Testing programs is a cornerstone of good software engineering practices. One type of testing is fuzz testing, which involves automatically injecting randomized, unexpected, and potentially malformed inputs into a program. Fuzz testing software then observes the system’s responses to these inputs and evaluates for vulnerabilities or system instabilities.

The Ackee Blockchain created a Trident framework for the purpose of fuzz testing of Solana on-chain programs written in Solana Anchor. Under the hood, Trident uses the Honggfuzz fuzzer developed by Google for fuzzing Rust programs.

Start with fuzzing with Trident

I can say that besides pretty quickly checking the well-written documentation, I quickly skipped to Trident’s examples at GitHub and started to copy & paste structure and data into my contract.

I need to say that was not a good way to start with coding and eventually I returned back to work with documentation resources and to start with trident-cli.

  1. Use trident-cli to generate Trident’s fuzz testing project structure for you. It generates a lot of boilerplate needed particularly for your project.

  2. Check out video tutorials for Trident by Ackee at Solana Auditors Bootcamp, plus the GitHub resources available for the same

Note
I was using Trident in version 0.7.0 while writing this article.

Initializing with dependency errors

I developed the fuzz tests for Marinade's Validator Bonds program. This was written with Solana 1.17.x and Anchor 0.29.0 dependencies and here multiple dependency incompatibility issues occurred. Running the command

trident init fuzz

failed with errors like

error[E0635]: unknown feature `stdsimd`
  --> .cargo/registry/src/index.crates.io-6f17d22bba15001f/ahash-0.7.6/src/lib.rs:33:42
    |
33 | #![cfg_attr(feature = "stdsimd", feature(stdsimd))]
    |

The incompatibility of Rust and Solana version with the Trident framework caused a bit of a headache here. The solution for me was to switch to Rust in version 1.76.0 and move the Solana dependency from 1.17.x to 1.18.x and only then did running trident init fuzz start to work.

The "good thing" was that I could get the init CLI command working and later I could change the dependencies back to the original version and the trident fuzz run command seems not to require the problematic ahash/stdsimd dependency.

Project structure and fuzz tests

I believe Trident’s documentation is pretty elaborate and I would only recommend to check it out and to watch the video tutorial by Ackee.

First I would recommend using the directory structure prescribed by the Trident init command and not trying to bend it anyhow.
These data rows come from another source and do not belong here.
===== src/rtl/eop_array.sv =====
module eop_array
    import eop_pkg::*;
#(
    parameter int ADDR_W    = 8,
    parameter int PAGE_BITS = 2
) (
    input  logic              clk,
    input  logic              rst_n,
    input  logic              apply,
    input  op_e               op,
    input  logic [ADDR_W-1:0] wr_addr,
    input  logic [7:0]        wr_data,
    input  logic [ADDR_W-1:0] rd_addr,
    output logic [7:0]        rd_byte
);
    localparam int DEPTH = 1 << ADDR_W;
    localparam int OFFS  = ADDR_W - PAGE_BITS;

    logic [7:0] mem_d [DEPTH];
    logic [7:0] mem_q [DEPTH];
    logic [7:0] old_byte;

    assign old_byte = mem_q[wr_addr];
    assign rd_byte  = mem_q[rd_addr];

    always_comb begin
        mem_d = mem_q;
        if (apply) begin
            unique case (op)
                OP_PROG: mem_d[wr_addr] = old_byte & wr_data;
                OP_PAGE: begin
                    for (int i = 0; i < DEPTH; i++) begin
                        if ((ADDR_W'(i) >> OFFS) == (wr_addr >> OFFS)) mem_d[i] = 8'hFF;
                    end
                end
                OP_CHIP: begin
                    for (int i = 0; i < DEPTH; i++) mem_d[i] = 8'hFF;
                end
                default: ;
            endcase
        end
    end

    always_ff @(posedge clk or negedge rst_n) begin
        if (!rst_n) begin
            for (int i = 0; i < DEPTH; i++) mem_q[i] <= 8'hFF;
        end else begin
            mem_q <= mem_d;
        end
    end


    prog_and_chk: assert property (@(posedge clk) disable iff (!rst_n)
        (apply && op == OP_PROG) |=> mem_q[$past(wr_addr)] == $past(old_byte & wr_data));
endmodule


===== src/rtl/eop_status_reporter.sv =====
module eop_status_reporter
    import eop_pkg::*;
#(
    parameter int ADDR_W       = 8,
    parameter int PAGE_BITS    = 2,
    parameter int PROG_CYCLES  = 5,
    parameter int ERASE_CYCLES = 12
) (
    input  logic              clk,
    input  logic              rst_n,
    input  logic              prog_start,
    input  logic              page_erase_start,
    input  logic              chip_erase_start,
    input  logic [ADDR_W-1:0] op_addr,
    input  logic [7:0]        op_data,
    input  logic              rd_en,
    input  logic [ADDR_W-1:0] rd_addr,
    output logic [7:0]        rd_data,
    output logic              busy,
    output logic              done
);
    typedef struct packed {
        logic [7:0] rdat;
        logic       tgl;
    } rd_t;

    rd_t              r_d, r_q;
    logic             accept, apply;
    op_e              op;
    logic [ADDR_W-1:0] tgt_addr;
    logic [7:0]       tgt_data;
    logic [7:0]       arr_byte;
    logic             poll_bit;

    eop_sequencer #(
        .ADDR_W(ADDR_W), .PROG_CYCLES(PROG_CYCLES), .ERASE_CYCLES(ERASE_CYCLES)
    ) u_seq (
        .clk(clk), .rst_n(rst_n),
        .prog_start(prog_start), .page_start(page_erase_start), .chip_start(chip_erase_start),
        .op_addr(op_addr), .op_data(op_data),
        .busy(busy), .done(done), .accept(accept), .apply(apply),
        .op(op), .tgt_addr(tgt_addr), .tgt_data(tgt_data)
    );

    eop_array #(
        .ADDR_W(ADDR_W), .PAGE_BITS(PAGE_BITS)
    ) u_arr (
        .clk(clk), .rst_n(rst_n),
        .apply(apply), .op(op), .wr_addr(tgt_addr), .wr_data(tgt_data),
        .rd_addr(rd_addr), .rd_byte(arr_byte)
    );

    // polling bit: inverted programmed bit 7 during a program, low during erase
    assign poll_bit = (op == OP_PROG) ? ~tgt_data[7] : 1'b0;

    always_comb begin
        r_d = r_q;
        if (accept) r_d.tgl = 1'b0;
        if (rd_en) begin
            if (busy) begin
                r_d.rdat = {poll_bit, r_q.tgl, 6'b0};
                r_d.tgl  = ~r_q.tgl;
            end else begin
                r_d.rdat = arr_byte;
            end
        end
    end

    always_ff @(posedge clk or negedge rst_n) begin
        if (!rst_n) r_q <= '0;
        else        r_q <= r_d;
    end

    assign rd_data = r_q.rdat;


    busy_low_bits_chk: assert property (@(posedge clk) disable iff (!rst_n)
        (busy && rd_en) |=> rd_data[5:0] == 6'b0);

    erase_poll_chk: assert property (@(posedge clk) disable iff (!rst_n)
        (busy && rd_en && op != OP_PROG) |=> !rd_data[7]);

    rd_hold_chk: assert property (@(posedge clk) disable iff (!rst_n)
        !rd_en |=> $stable(rd_data));
endmodule


===== config.mk =====
export PLATFORM = sky130hd
export DESIGN_NAME = eop_status_reporter
export DESIGN_NICKNAME = d
export VERILOG_FILES = /design/src/rtl/eop_pkg.sv /design/src/rtl/eop_sequencer.sv /design/src/rtl/eop_array.sv /design/src/rtl/eop_status_reporter.sv
export SDC_FILE = /design/constraint.sdc
export NUM_CORES = 2
export LEC_CHECK = 0
export BUFFER_PORTS_ARGS = -buffer_cell sky130_fd_sc_hd__buf_4
export CAP_MARGIN = 40
export CORE_ASPECT_RATIO = 1.2
export CORE_MARGIN = 2
export CORE_UTILIZATION = 40
export DETAILED_ROUTE_END_ITERATION = 8
export PLACE_DENSITY = 0.58
export RECOVER_POWER = 25
export SLEW_MARGIN = 30
export SYNTH_ARGS = -nofsm -noshare
export SYNTH_HDL_FRONTEND = slang
export SYNTH_SLANG_ARGS = --single-unit
export TNS_END_PERCENT = 30

===== constraint.sdc =====
create_clock -name clk -period 5.3 [get_ports clk]
set_input_delay 1.06 -clock clk [delete_from_list [all_inputs] [get_ports clk]]
set_output_delay 1.06 -clock clk [all_outputs]
set_load 0.01 [all_outputs]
Just use the defaults as it just works.

Trident knows how to work with integration tests besides the fuzz tests. Those are generated with trident init poc but were not of interest to me as I’m used to using Anchor and bankrun for this purpose.

What is Trident’s directory structure

  • Trident.toml configures processing of the fuzzing with configuration parameters that are transferred to honggfuzz and some that serve for configuration of Trident. The Trident.toml should be placed alongside Anchor.toml.

  • trident-tests/fuzz_tests directory containing particular fuzzing scenarios. One of those is by default fuzz_0 at trident-tests/fuzz_tests/fuzz_0 configured at trident-tests/fuzz_tests/Cargo.toml that can be executed as trident run fuzz fuzz_0.

  • trident-genesis at the same directory as the trident-tests and it contains program binaries that are used in CPI calls from the main fuzzed Anchor program. It could be a binary downloaded from mainnet like [source,sh] ---- solana program dump -um TokenkegQfeZyiNwAJbNbGKPFXCWuBvf9Ss623VQ5DA trident-genesis/token-program.so ---- Then usage of such "third-party programs" is configured in test_fuzz.rs.

  • The resulting binaries, reports and crashfiles of the fuzz testing are stored at trident-tests/fuzz_tests/fuzzing/ where binaries for each scenario are stored under the subfolder hfuzz_target and the reports and crash files are stored under the subfolder hfuzz_workspace. One can find the report for the fuzz_0 scenario under trident-tests/fuzz_tests/fuzzing/hfuzz_workspace/fuzz_0/.

  • Trident updates .gitignore to ignore the trident-tests/fuzz_tests/fuzzing/hfuzz_target/ directory.

Start writing tests

Again I would recommend watching the video series but basically there are three files generated by the trident init fuzz command under a scenario folder like trident-tests/fuzz_tests/fuzz_0.

accounts_snapshot.rs

Auto-generated boilerplate code covering Anchor’s contract instructions. Not necessary to be touched. It can be replaced by derived macros possibly in the future.

test_fuzz.rs

Entry point main function of the program. It defines the fuzz loop and configures the programs that are part of the fuzzing session.

fuzz_instructions.rs

This is where fuzz tests are written. The structure of the tests is pre-generated by the init command and then has to be enhanced manually based on the contract’s logic.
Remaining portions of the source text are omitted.